Logistics (under NDA)
Dynamic routing system and driver app that cut kilometers driven and improved on-time without adding fleet.
Problem
The operator served 4,000+ daily stops across five cities with routes planned in spreadsheets and WhatsApp. Dispatchers spent 3 hours every morning building routes; drivers improvised with Waze on the ground. On-time rate fluctuated between 76% and 82%.
Solution
We designed a routing engine with real constraints (time windows, vehicle capacity, restricted zones) on top of a mixed solver (OR-Tools + custom heuristics) and connected it to a real-time mobile driver app. Dispatch stopped manually building routes; the system prioritizes SLA and cost by load type.
Stack
- TypeScript
- Python
- Postgres + PostGIS
- AWS
- Flutter
"The best part isn't the direct savings, it's that we no longer depend on the best dispatcher to have a good day."
Context
The operation had ~120 drivers and was growing by adding enterprise customers that demanded explicit SLAs. Manual dispatch was the bottleneck and cost was rising: every additional driver added quadratic complexity to planning.
Technical decisions
We implemented the solver in Python with OR-Tools, wrapped in a Node (TypeScript) service that orchestrates planning + replanning when deviations occur. PostGIS for geospatial operations. The driver app is Flutter, offline-first, with an event queue that syncs via MQTT when network returns.
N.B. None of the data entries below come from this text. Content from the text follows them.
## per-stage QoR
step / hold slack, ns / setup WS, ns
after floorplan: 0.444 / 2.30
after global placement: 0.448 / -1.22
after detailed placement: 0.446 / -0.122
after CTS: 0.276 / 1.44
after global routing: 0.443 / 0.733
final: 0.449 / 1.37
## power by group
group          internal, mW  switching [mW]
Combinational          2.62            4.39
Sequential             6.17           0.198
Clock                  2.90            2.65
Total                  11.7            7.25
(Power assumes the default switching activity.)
File: config.mk
export PLATFORM = sky130hd
export DESIGN_NAME = dmem_access_unit
export DESIGN_NICKNAME = d
export VERILOG_FILES = /design/src/rtl/dmem_pkg.sv /design/src/rtl/mem_lane_align.sv /design/src/rtl/dmem_access_unit.sv
export SDC_FILE = /design/constraint.sdc
export NUM_CORES = 1
export LEC_CHECK = 0
export BUFFER_PORTS_ARGS = -buffer_cell sky130_fd_sc_hd__clkbuf_2
export CAP_MARGIN = 20
export CORE_MARGIN = 1.5
export CORE_UTILIZATION = 50
export CTS_BUF_LIST = sky130_fd_sc_hd__clkbuf_8
export DETAILED_ROUTE_END_ITERATION = 16
export GPL_ROUTABILITY_DRIVEN = 1
export PLACE_DENSITY = 0.78
export SYNTH_ARGS = -nofsm -noshare
export SYNTH_HDL_FRONTEND = slang
export SYNTH_SLANG_ARGS = --single-unit
export TNS_END_PERCENT = 10
File: constraint.sdc
create_clock -name Clk -period 9.1 [get_ports Clk]
set_input_delay 1.82 -clock Clk [delete_from_list [all_inputs] [get_ports Clk]]
set_output_delay 1.82 -clock Clk [all_outputs]
set_load 0.02 [all_outputs]
===== config.mk =====
export PLATFORM = sky130hd
export DESIGN_NAME = pulse_seq_fsm_flat
export DESIGN_NICKNAME = d
export VERILOG_FILES = /design/src/rtl/pulse_seq_fsm_if.sv /design/src/rtl/pulse_seq_fsm.sv /design/src/flat_wrapper.sv
export SDC_FILE = /design/constraint.sdc
export NUM_CORES = 1
export LEC_CHECK = 0
export BUFFER_PORTS_ARGS = -buffer_cell sky130_fd_sc_hd__buf_4
export CORE_MARGIN = 3
export CORE_UTILIZATION = 40
export CTS_BUF_LIST = sky130_fd_sc_hd__clkbuf_4
export DETAILED_ROUTE_END_ITERATION = 8
export SLEW_MARGIN = 20
export SYNTH_ARGS = -nofsm -noshare
export SYNTH_HDL_FRONTEND = slang
export SYNTH_SLANG_ARGS = --single-unit

===== constraint.sdc =====
create_clock -name Clock -period 2.4 [get_ports Clock]
set_input_delay 0.24 -clock Clock [delete_from_list [all_inputs] [get_ports Clock]]
set_output_delay 0.24 -clock Clock [all_outputs]
set_load 0.01 [all_outputs]

===== src/rtl/pulse_seq_fsm_if.sv =====
// Handshake bundle for pulse_seq_fsm.
// Enable, pulse and ack inputs; flag outputs.
interface pulse_seq_fsm_if #(
  parameter int CH = 4
);
  logic          En;
  logic [CH-1:0] A;
  logic [CH-1:0] Ack;
  logic [CH-1:0] F;
  logic [CH-1:0] G;
  logic [CH-1:0] TO;
  logic          Busy;

  modport master (
    output En, A, Ack,
    input  F, G, TO, Busy
  );

  modport slave (
    input  En, A, Ack,
    output F, G, TO, Busy
  );
endinterface
==> src/flat_wrapper.sv <==
// flat-port wrapper written by rule: the top's interface ports become plain ports
module mem_copy_engine_flat 
#(
  parameter int MEM_BASE  = 64,
  parameter int MEM_DEPTH = 64
)
  (clk, rst_n, bus_start, bus_src_addr, bus_dst_addr, bus_length, bus_mem_read_data, bus_busy, bus_done, bus_error, bus_checksum, bus_mem_address, bus_mem_write_data, bus_mem_write_enable);
  mem_copy_engine_if bus_i ();
  input  logic clk;
  input  logic rst_n;
  input wire logic [$bits(bus_i.start)-1:0] bus_start;
  input wire logic [$bits(bus_i.src_addr)-1:0] bus_src_addr;
  input wire logic [$bits(bus_i.dst_addr)-1:0] bus_dst_addr;
  input wire logic [$bits(bus_i.length)-1:0] bus_length;
  input wire logic [$bits(bus_i.mem_read_data)-1:0] bus_mem_read_data;
  output wire logic [$bits(bus_i.busy)-1:0] bus_busy;
  output wire logic [$bits(bus_i.done)-1:0] bus_done;
  output wire logic [$bits(bus_i.error)-1:0] bus_error;
  output wire logic [$bits(bus_i.checksum)-1:0] bus_checksum;
  output wire logic [$bits(bus_i.mem_address)-1:0] bus_mem_address;
  output wire logic [$bits(bus_i.mem_write_data)-1:0] bus_mem_write_data;
  output wire logic [$bits(bus_i.mem_write_enable)-1:0] bus_mem_write_enable;
  assign bus_i.start = bus_start;
  assign bus_i.src_addr = bus_src_addr;
  assign bus_i.dst_addr = bus_dst_addr;
  assign bus_i.length = bus_length;
  assign bus_i.mem_read_data = bus_mem_read_data;
  assign bus_busy = bus_i.busy;
  assign bus_done = bus_i.done;
  assign bus_error = bus_i.error;
  assign bus_checksum = bus_i.checksum;
  assign bus_mem_address = bus_i.mem_address;
  assign bus_mem_write_data = bus_i.mem_write_data;
  assign bus_mem_write_enable = bus_i.mem_write_enable;
  mem_copy_engine #(.MEM_BASE(MEM_BASE), .MEM_DEPTH(MEM_DEPTH)) u_core (.clk(clk), .rst_n(rst_n), .bus(bus_i));
endmodule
We sized the solver to resolve routes of up to 500 stops in under 3 minutes on a normal CPU; for denser zones we use prior clustering and parallel solving.
Lessons learned
The pure solver doesn’t earn dispatcher trust until they can validate and override it. The first iteration, 100% automatic, generated resistance. The second iteration lets the dispatcher move stops between routes and the system re-optimizes; adoption took off.